This repo now supports **segment/timestamp supervision** via `train_pytorchvideo_x3d_segments.py`.
## 1) Create `train_segments.csv`
Format (whitespace-separated; last token is label int):
```
relative/video.mp4 start_sec end_sec label
```
Examples:
```
scared_underwater/foo.mp4 12.4 16.2 3
scared_underwater/foo.mp4 30.0 32.0 3
normal_underwater/bar.mp4 0.0 60.0 1
feeding/baz.mp4 5.0 8.0 0
```
Notes:
- `start_sec` and `end_sec` are in **seconds** from the beginning of the video.
- You can have **multiple segments per video** (recommended).

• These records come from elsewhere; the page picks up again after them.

<file path="src/rtl/rv32_pkg.sv">
// Shared RV32 definitions: address width, address type and instruction
// alignment constants used by the fetch-stage target logic.
package rv32_pkg;

  localparam int XLEN = 32;

  typedef logic [XLEN-1:0] addr_t;

  // Instruction alignment in bits: 32 without the C extension, 16 with it.
  localparam int IALIGN_32 = 32;
  localparam int IALIGN_16 = 16;

  // An address is misaligned when any byte-offset bit below the alignment
  // granule is set.
  function automatic logic addr_misaligned(input addr_t a, input int ialign);
    logic r_mis;
    r_mis = 1'b0;
    if (ialign == IALIGN_16) begin
      r_mis = a[0];
    end else begin
      r_mis = a[1] | a[0];
    end
    return r_mis;
  endfunction

endpackage

</file>
<file path="src/rtl/pc_target_calc.sv">
// Combinational branch/jump target calculation: PC plus sign-extended offset,
// with alignment and address-wrap status.
module pc_target_calc
  import rv32_pkg::*;
#(
  parameter int COMPRESSED = 0
) (
  input  addr_t i_pc,
  input  addr_t i_offset,
  output addr_t o_target,
  output logic  o_misaligned,
  output logic  o_wrap
);

  localparam int IALIGN = (COMPRESSED != 0) ? IALIGN_16 : IALIGN_32;

  logic [XLEN:0] w_sum;
  logic          w_carry;

  // 33-bit unsigned add; the carry together with the offset sign tells
  // whether the target crossed the 0 / 2^32 boundary.
  always_comb begin
    w_sum        = {1'b0, i_pc} + {1'b0, i_offset};
    w_carry      = w_sum[XLEN];
    o_target     = w_sum[XLEN-1:0];
    // Positive offset with carry, or negative offset without carry, wrapped.
    o_wrap       = w_carry ^ i_offset[XLEN-1];
    o_misaligned = addr_misaligned(w_sum[XLEN-1:0], IALIGN);
  end

endmodule

</file>
<file path="src/rtl/pc_branch_adder.sv">
// Fetch-stage branch/jump target generator. Wraps the combinational target
// calculation with an optional output register so the block can sit inside
// or outside the PC-select timing path.
module pc_branch_adder
  import rv32_pkg::*;
#(
  parameter int          XLEN       = 32,
  parameter int          REGISTERED = 1,
  parameter int          COMPRESSED = 0,
  parameter logic [31:0] RESET_PC   = 32'h0000_0000
) (
  input  logic            clk,
  input  logic            rst_n,
  input  logic            in_valid,
  input  logic [XLEN-1:0] PC_itself,
  input  logic [XLEN-1:0] branch_offset,
  output logic [XLEN-1:0] pc,
  output logic            out_valid,
  output logic            misaligned,
  output logic            wrap
);

  addr_t w_target;
  logic  w_misaligned;
  logic  w_wrap;

  pc_target_calc #(
    .COMPRESSED (COMPRESSED)
  ) u_calc (
    .i_pc         (PC_itself),
    .i_offset     (branch_offset),
    .o_target     (w_target),
    .o_misaligned (w_misaligned),
    .o_wrap       (w_wrap)
  );

  generate
    if (REGISTERED != 0) begin : g_reg
      addr_t r_pc;
      logic  r_vld;
      logic  r_misaligned;
      logic  r_wrap;

      // Output register: data loads only on accepted input and otherwise
      // holds; valid is a one-cycle pulse per accepted input.
      always_ff @(posedge clk or negedge rst_n) begin
        if (!rst_n) begin
          r_vld        <= 1'b0;
          r_pc         <= RESET_PC;
          r_misaligned <= 1'b0;
          r_wrap       <= 1'b0;
        end else begin
          r_vld <= in_valid;
          if (in_valid) begin
            r_pc         <= w_target;
            r_misaligned <= w_misaligned;
            r_wrap       <= w_wrap;
          end
        end
      end

      assign pc         = r_pc;
      assign out_valid  = r_vld;
      assign misaligned = r_misaligned;
      assign wrap       = r_wrap;
    end else begin : g_comb
      // Clock and reset have no function in the combinational build.
      logic w_unused_clk_rst;
      assign w_unused_clk_rst = clk ^ rst_n;

      assign pc         = w_target;
      assign out_valid  = in_valid;
      assign misaligned = w_misaligned;
      assign wrap       = w_wrap;
    end
  endgenerate

endmodule

</file>
<file path="config.mk">
export PLATFORM = sky130hd
export DESIGN_NAME = pc_branch_adder
export DESIGN_NICKNAME = d
export VERILOG_FILES = /design/src/rtl/rv32_pkg.sv /design/src/rtl/pc_target_calc.sv /design/src/rtl/pc_branch_adder.sv
export SDC_FILE = /design/constraint.sdc
export NUM_CORES = 1
export LEC_CHECK = 0
export BUFFER_PORTS_ARGS = -buffer_cell sky130_fd_sc_hd__buf_2
export CELL_PAD_IN_SITES_DETAIL_PLACEMENT = 1
export CELL_PAD_IN_SITES_GLOBAL_PLACEMENT = 2
export CORE_MARGIN = 5
export CORE_UTILIZATION = 30
export CTS_CLUSTER_SIZE = 12
export DETAILED_ROUTE_END_ITERATION = 16
export HOLD_SLACK_MARGIN = 0.08
export PLACE_DENSITY_LB_ADDON = 0.1
export SYNTH_ARGS = -nofsm -noshare
export SYNTH_HDL_FRONTEND = slang
export SYNTH_SLANG_ARGS = --single-unit
</file>
<file path="constraint.sdc">
create_clock -name clk -period 1.1 [get_ports clk]
set_input_delay 0.33 -clock clk [delete_from_list [all_inputs] [get_ports clk]]
set_output_delay 0.33 -clock clk [all_outputs]
set_load 0.01 [all_outputs]
</file>
==> results of run 1 <==
## worst register-to-register path, cell delays in order, from the launching register on
cell and delay (ns):
dfrtp_1 0.39, buf_4 0.13, buf_4 0.12, mux2_4 0.26
## sequential cells by signal, indices dropped and copies added (netlist names)
| register | flops |
|---|---|
| pc | 32 |
| misaligned | 1 |
| out_valid | 1 |
| wrap | 1 |
## what timing repair did
action	4_1_cts	5_1_grt
buffers inserted	30	19
setup endpoints to repair	67	67
hold buffers	1	0
pin swaps	23	28
resized for setup	68	46
hold endpoints to repair	9	0
## logic make-up (layout without fill, tap and decap cells)
group           count (synthesis)  count (layout)
xor+xnor                       23              23
compound gates                134             134
buf+inv                        24             286
mux                            20              20
simple gates                  108             108
flops                          35              35
fa+ha+maj                      33              33
## cells in the final DEF (no fill, tap or decap), types with 9 or more instances in the layout
cell     synthesis  routed
buf_4            0     158
buf_2            9      79
dfrtp_1         35      35
nand2_1         36      30
buf_6            0      30
nor2_1          34      29
a21oi_1         45      25
a21oi_2          2      19
ha_4             0      19
mux2_4           0      16
xnor2_1         17      13
ha_1            32      12
a21o_1          12      11
o21ai_2          1       9
## where the power goes
| part | internal, mW | switching [mW] | total, mW |
|---|---|---|---|
| clock | 0.442 | 0.545 | 0.987 |
| combinational | 2.20 | 1.73 | 3.93 |
| sequential | 1.57 | 0.176 | 1.75 |
| total | 4.22 | 2.45 | 6.66 |
## synth_stat cells (2+ instances only)
cell,n,area share
nor3_1,5,0.0077
and2_1,2,0.0039
o211a_1,2,0.0062
and3_1,4,0.0077
nor2_1,34,0.039
o21bai_1,6,0.014
o21a_1,7,0.016
nor3b_1,2,0.0046
inv_1,8,0.0093
xor2_1,6,0.016
a21oi_2,2,0.0054
nand2_1,36,0.042
buf_2,9,0.014
a211oi_1,3,0.0069
nand2b_1,2,0.0039
a31oi_1,3,0.0058
nand3_1,6,0.0093
a211oi_2,2,0.0077
o21ai_1,4,0.0062
o31ai_1,3,0.0069
a311oi_1,2,0.0054
nor2b_1,2,0.0039
xnor2_1,17,0.046
o211ai_1,5,0.012
nand4_1,8,0.015
a21boi_0,2,0.0046
dfrtp_1,35,0.27
a211o_1,3,0.0081
clkbuf_1,7,0.0081
ha_1,32,0.12
a21o_1,12,0.028
mux2_2,20,0.069
o21ai_0,16,0.025
a21oi_1,45,0.069
o311ai_1,2,0.0054
## per-stage QoR
stage | worst slack [ns] | setup TNS (ns) | utilization
2_1_floorplan | -1.08 | -24.19 | -
3_3_place_gp | -1.35 | -34.58 | 0.475
3_5_place_dp | -1.37 | -35.69 | 0.475
4_1_cts | -1.01 | -25.79 | 0.537
5_1_grt | -1.15 | -29.58 | 0.572
6_report | -1.06 | -26.42 | 0.572
## area by class of cell
class / count / area, µm²
Sequential cell: 35 / 876
Clock inverter: 3 / 20.0
Inverter: 8 / 30.0
Clock buffer: 5 / 68.8
Tap cell: 140 / 175
Timing Repair Buffer: 270 / 1970
Fill cell: 1260 / 4580
Multi-Input combinational cell: 318 / 2980
## per-layer routing
layer	GRT usage	vias to the layer above
met5	0	-
met4	0.0404	0
met3	0.0218	10
met2	0.354	82
met1	0.236	1910
li1	-	1918
## worst max path at each step
stage	depth (start not counted)	to	slack, ns
CTS	10	pc[18]$_DFFE_PN0P_	-1.01
finish	10	pc[18]$_DFFE_PN0P_	-1.06
floorplan	9	pc[18]$_DFFE_PN0P_	-1.08
global placement	10	pc[26]$_DFFE_PN0P_	-1.35
detailed placement	10	pc[26]$_DFFE_PN0P_	-1.37
global route	10	pc[18]$_DFFE_PN0P_	-1.15
==> summary.txt, run 1 <==
Clocking
  – Clock sink count: 35
  – Clock transition at the registers of the reported paths: 0.09 ns
  – Bufs on Longest Clock Path: 2
  – Clock insertion delay at the later pin of the skew report: 0.29 ns
  – TritonCTS clock tree: built
  – Total CTS buffers: 5
  – H-Tree Depth: 2
  – Clock root buffer: clkbuf_8

Power
  – Pwr dens: 1090 nW/µm²
  – Power, Total: ~6.7 mW
  – Max VDD drop: 0.568 mV
  – Reported leakage power: 2.85 nW

Synthesis
  – Post-Synth Simple-Gate Area: 0.158
  – Asr flop ratio synth: 1.00
  – Main combinational cell family by area after synthesis: compound AO/OA/AOI/OAI gates
  – Avg Inst Size Synth: 8.60 µm²
  – Post-synthesis compound-gate area fraction: 0.279
  – Synth Instances: 377
  – Synth unique cells: 58
  – Post-synthesis sequential area ratio: 0.270
  – Synth warn: 0
  – Cell area after synthesis: about 3200 µm²
  – Post-synth EDFFs: 0
  – Post-Synth XOR/XNOR Area: 0.0622
  – Flops & latches, synth: 35
  – Top_reg_cell synth: dfrtp_1
  – Adder-Cell Fraction of Synth Area: 0.130
  – Post-Syn Nets: around 480
  – Post-synthesis mux area share: 0.0695

STA
  – Slew @ Worst Pin: slightly above 0.4 ns
  – Pins Over Slew Limit: 0
  – RSZ-0062 raised after global routing: yes
  – Fmax achieved: 463 MHz
  – Rel. slew slack: 0.729
  – Fin Clk Skew: 0 ns
  – Final Hold Viols: 0
  – Fin worst setup slack: -1.06 ns
  – Crit share post-route: 1.96
  – Min Tclk post-route: between 2 and 2.5 ns
  – Hold slack: 0.403 ns
  – Setup Viol. Count Final: 67

Critical path
  – CP required: 1.28 ns
  – Crit path cell chain: buf_2 > ha_4 > buf_4 > a21oi_1 > o311ai_4 > a21oi_2 > o21ai_2 > a221oi_2 > xnor2_1 > mux2_4
  – WP data arrival: 2.34 ns
  – Setup crit start: PC_itself[9]
  – CP Buf/Inv Count: 2
  – Critical path class: in2reg
  – Critical path's largest stage delay: ~0.33 ns
  – Startpoint Class: input pin
  – R2r worst-path depth: 3
  – Crit Reg-Reg Startpoint: pc[8]$_DFFE_PN0P_
  – Reg2reg end: pc[8]$_DFFE_PN0P_
  – Crit path capture type: flip-flop
  – FF-to-FF setup slack: 0.09 ns
  – Crit-path leading delay family: compound AO/OA/AOI/OAI gates
  – Crit path max-delay cell type: a21oi_1
  – Worst Path Max Fanout: 4

Routing
  – Via Count: 3,920
  – Highest routed layer: met4
  – Avg Vias per Cell: ~5
  – DRC Markers: 0
  – Initial drt markers: 95
  – WL per Instance: approximately 17 µm
  – 1st-pass router iterations: 4
  – Met2 wire len: 6910 µm
  – Met3 routed WL: 527 µm
  – M1 WL: 5550 µm
  – Post-DRT Antenna Nets: 0
  – Post-Route WL: 13,100 µm

Global route
  – Total track usage: 0.191
  – Initial antenna violation count: 0
  – Overflow left after global routing: 0
  – Largest net degree at the start of global routing: 27
  – Vias in the first global route: roughly 4,200
  – Global-route wire length before repair: approximately 20,000 µm

Placement
  – Hpwl dp: 9990 µm
  – GPL Wtd Cong: 0.825
  – Count of input and output buffers: 101
  – Placed cell area: 5080 µm²
  – # placed instances: 723

Layout
  – Layout Nets: 738
  – Fin area: about 6100 µm²
  – Fin cells: 779
  – Ratio of cells with drive above 1 in the final layout: 0.621
  – Diode count: 0
  – Area grow syn2layout: 88.7%

Floorplan
  – Die Width: 114 µm
  – Initial Utilization: 0.303
  – Cell row count: 38
  – Die area: around 13,000 µm²
  – Die height: 114 µm
  – IO Count: 102
  – Core area: approximately 11,000 µm²

Hold path
  – Hold wc startpoint: branch_offset[0]
  – Worst hold path type: in2reg
  – Hold path endpoint: pc[0]$_DFFE_PN0P_
  – Worst hold stages: 3

Run
  – # Max-Cap Violations: 0

Run status
  – Failing checks: negative setup slack
  – Outcome: complete, but fails checks
Power figures use the tool's default switching activity.
==> run 2: changes to the inputs <==
--- a/config.mk
+++ b/config.mk
@@ -8,7 +8,7 @@
 export BUFFER_PORTS_ARGS = -buffer_cell sky130_fd_sc_hd__buf_2
 export CELL_PAD_IN_SITES_DETAIL_PLACEMENT = 1
 export CELL_PAD_IN_SITES_GLOBAL_PLACEMENT = 2
-export CORE_MARGIN = 5
+export CORE_MARGIN = 8
 export CORE_UTILIZATION = 30
 export CTS_CLUSTER_SIZE = 12
 export DETAILED_ROUTE_END_ITERATION = 16
==> run 2 against run 1 <==
  * The run still ends with negative setup slack left
  * Final cell count shrank 1.5%
  * Highest routed layer unchanged
  * Combinational power shrank 3%
  * First-iteration DRC count grew 15%
  * Flip-flop and latch count is the same
  * Worst hold slack lost 0.021 ns
  * Via count shrank 2.1%
  * Sequential power is essentially flat
  * Sequential share of layout area grew 0.37 points
  * Non-clock buffer count shrank 12
  * Power shrank 1.2%
  * Clock-buffer cell count is the same
  * Clock skew is the same
==> summary.txt, run 2 (synthesized netlist as in run 1, its figures left out) <==
Run status
  – Outcome: complete, but fails checks
  – Failing checks: negative setup slack

Routing
  – Avg Vias per Cell: 5.00 (-0.59%)
  – WL per Instance: 17.1 µm (+1.3%)
  – Post-Route WL: 13,100 µm (-0.22%)
  – Initial drt markers: 109 (+15%)
  – 1st-pass router iterations: 4 (unchanged)
  – Post-DRT Antenna Nets: 0 (unchanged)
  – Via Count: 3,837 (-2.1%)
  – DRC Markers: 0 (unchanged)

Critical path
  – Setup crit start: branch_offset[17]
  – Crit-path leading delay family: simple AND/OR/NAND/NOR gates
  – Crit path cell chain: buf_2 > ha_4 > nand4_1 > nor3_2 > nand3_2 > nor3_4 > nor3_2 > or4b_1 > o211ai_1
  – Critical path class: in2reg
  – CP required: 1.32 ns (+0.04 ns)
  – CP Buf/Inv Count: 1 (-1)
  – Reg2reg end: pc[18]$_DFFE_PN0P_
  – Crit path capture type: flip-flop
  – Crit Reg-Reg Startpoint: pc[18]$_DFFE_PN0P_
  – Critical path's largest stage delay: 0.53 ns (+0.20 ns)
  – FF-to-FF setup slack: 0.09 ns (about the same)
  – WP data arrival: 2.38 ns (+0.04 ns)
  – R2r worst-path depth: 3 (unchanged)
  – CP most frequent cell: nor3_2
  – Crit path max-delay cell type: or4b_1
  – Worst Path Max Fanout: 5 (+1)
  – Startpoint Class: input pin

Global route
  – Largest net degree at the start of global routing: 27 (unchanged)
  – Total track usage: 0.173 (-0.0178)
  – Met2 Use GR: 0.317 (-0.0376)
  – Grt peak-use layer: met2
  – Overflow left after global routing: 0 (unchanged)
  – Initial antenna violation count: 0 (unchanged)
  – Global-route wire length before repair: 20,600 µm (+1.6%)
  – GR Util met3: 0.0287 (+0.00690)
  – Met1 usage: 0.206 (-0.0305)
  – Vias in the first global route: 4,122 (-1.6%)

Layout
  – Area grow syn2layout: 84.0%
  – Commonest cells after routing, fill and taps aside: buf_4, buf_2, dfrtp_1
  – Commonest non-fill, non-tap cell in the layout: buf_4
  – Layout Nets: 726 (-1.6%)
  – Max reg flops: 32 (unchanged)
  – Fin area: 5960 µm² (-2.5%)
  – Ratio of cells with drive above 1 in the final layout: 0.595 (-0.0264)
  – Fin cells: 767 (-1.5%)
  – Core Util, Final: 0.557 (-0.0143)
  – Diode count: 0 (unchanged)

STA
  – Final Hold Viols: 0 (unchanged)
  – Fin worst setup slack: -1.06 ns (-0.000330 ns)
  – Crit share post-route: 1.96 (about the same)
  – Rel. slew slack: 0.686 (-0.0436)
  – Slew @ Worst Pin: 0.467 ns (+0.0613 ns)
  – RSZ-0062 raised after global routing: yes
  – Fin Clk Skew: 0 ns (unchanged)
  – Min Tclk post-route: 2.16 ns (+0.000330 ns)
  – Fmax achieved: 463 MHz (about the same)
  – Setup Viol. Count Final: 66 (-1.5%)
  – Pins Over Slew Limit: 0 (unchanged)

Placement
  – Hpwl dp: 10,300 µm (+3.1%)
  – GPL Wtd Cong: 0.830 (+0.62%)
  – Count of input and output buffers: 101 (unchanged)
  – # placed instances: 717 (-0.83%)
  – Placed cell area: 5030 µm² (-0.89%)

Floorplan
  – IO Count: 102 (unchanged)
  – Die height: 120 µm (+5.3%)
  – Core area: 10,700 µm² (unchanged)
  – Die area: 14,400 µm² (+11%)
  – Initial Utilization: 0.303 (unchanged)
  – Cell row count: 38 (unchanged)
  – Die Width: 120 µm (+5.3%)

Power
  – Reported leakage power: 2.78 nW (-2.7%)
  – Pwr dens: 1100 nW/µm² (+1.4%)
  – Max VDD drop: 0.537 mV (-5.5%)

Hold path
  – Hold path endpoint: pc[0]$_DFFE_PN0P_
  – Hold wc startpoint: branch_offset[0]
  – Worst hold path type: in2reg
  – Worst hold stages: 3 (unchanged)

Clocking
  – Clock sink count: 35 (unchanged)
  – Bufs on Longest Clock Path: 2 (unchanged)
  – H-Tree Depth: 2 (unchanged)
  – Total CTS buffers: 5 (unchanged)
  – Clock insertion delay at the later pin of the skew report: 0.30 ns (about the same)
  – Clock transition at the registers of the reported paths: 0.08 ns (about the same)
  – TritonCTS clock tree: built
  – Clock root buffer: clkbuf_8

Run
  – # Max-Cap Violations: 0 (unchanged)
## run 2: cell types whose count changed in the layout (fill, tap and decap cells not counted), moves of 4 or more
| cell | previous run | this run |
|---|---|---|
| buf_4 | 158 | 144 |
| a21oi_2 | 19 | 12 |
| a21oi_1 | 25 | 31 |
| buf_2 | 79 | 84 |
| o21ai_2 | 9 | 4 |
| buf_6 | 30 | 26 |
## run 2: layer usage
layer  share of wire  vias up
met5               0        -
met4           0.010        0
met2            0.52       69
met3           0.028       10
li1                -     1891
met1            0.44     1867
## run 2: how the worst max path moves through the flow
stage	end	depth (start not counted)
2_1_floorplan	pc[18]$_DFFE_PN0P_	9
3_3_place_gp	pc[18]$_DFFE_PN0P_	10
3_5_place_dp	pc[26]$_DFFE_PN0P_	11
4_1_cts	wrap$_DFFE_PN0P_	10
5_1_grt	pc[26]$_DFFE_PN0P_	11
6_report	wrap$_DFFE_PN0P_	9
## run 2: repair_timing
action                     CTS  global route
setup endpoints to repair   66            66
resized for setup           32            68
buffers inserted            21            23
hold endpoints to repair     9             0
pin swaps                   12            38
hold buffers                 1             0
## run 2: cell type report
type,instances,area (µm²)
Fill cell,1248,4740
Multi-Input combinational cell,318,2930
Timing Repair Buffer,258,1860
Sequential cell,35,876
Tap cell,140,175
Clock buffer,5,68.8
Inverter,8,30.0
Clock inverter,3,20.0
## run 2: where the power goes
part           internal [mW]  total, mW  switching (mW)
sequential              1.57       1.76           0.183
combinational           2.15       3.82            1.68
clock                  0.442       1.01           0.565
total                   4.16       6.59            2.42
## run 2: worst reg2reg max path: stages, from the launching register on
cell and delay [ns]:
dfrtp_1 0.39, buf_4 0.14, buf_4 0.12, mux2_4 0.26
## run 2: metrics by stage
stage                     TNS [ns]  power (mW)  setup WS (ns)  hold WS, ns
after global placement      -34.64        4.67          -1.35        0.226
final                       -27.37        6.59          -1.06        0.383
after detailed placement    -35.96        4.75          -1.42        0.232
after floorplan             -24.19        3.35          -1.08       0.0344
after global routing        -30.22        7.01          -1.15        0.388
after CTS                   -27.06        6.16          -1.03        0.376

- For “normal” videos, you can put one segment covering the whole video.
## 2) Train
```bash
cd /home/ubuntu/projects/FishAction
python train_pytorchvideo_x3d_segments.py \
--segments_csv /home/ubuntu/data/fish/fish_action_videos/train_segments.csv \
--val_csv /home/ubuntu/data/fish/fish_action_videos/val.csv \
--path_prefix /home/ubuntu/data/fish/fish_action_videos \
--model x3d_m \
--pretrained \
--num_frames 16 \
--sampling_rate 5 \
--target_fps 30 \
--batch_size 4 \
--epochs 30 \
--num_workers 4 \
--amp \
--output_dir /home/ubuntu/projects/FishAction/checkpoints/ptv_x3d_m_segments
```
## 3) Why this helps
- The training clips are sampled **inside the labeled windows**, so “scared” clips are actually “scared”.
- This is the most direct way to fix “scared videos predicted as normal”.
## 4) Next improvements (optional)
- Add `val_segments.csv` for segment-level validation (more accurate than video-level val).
- Oversample scarce classes (e.g., duplicate “scared” segments) to balance training.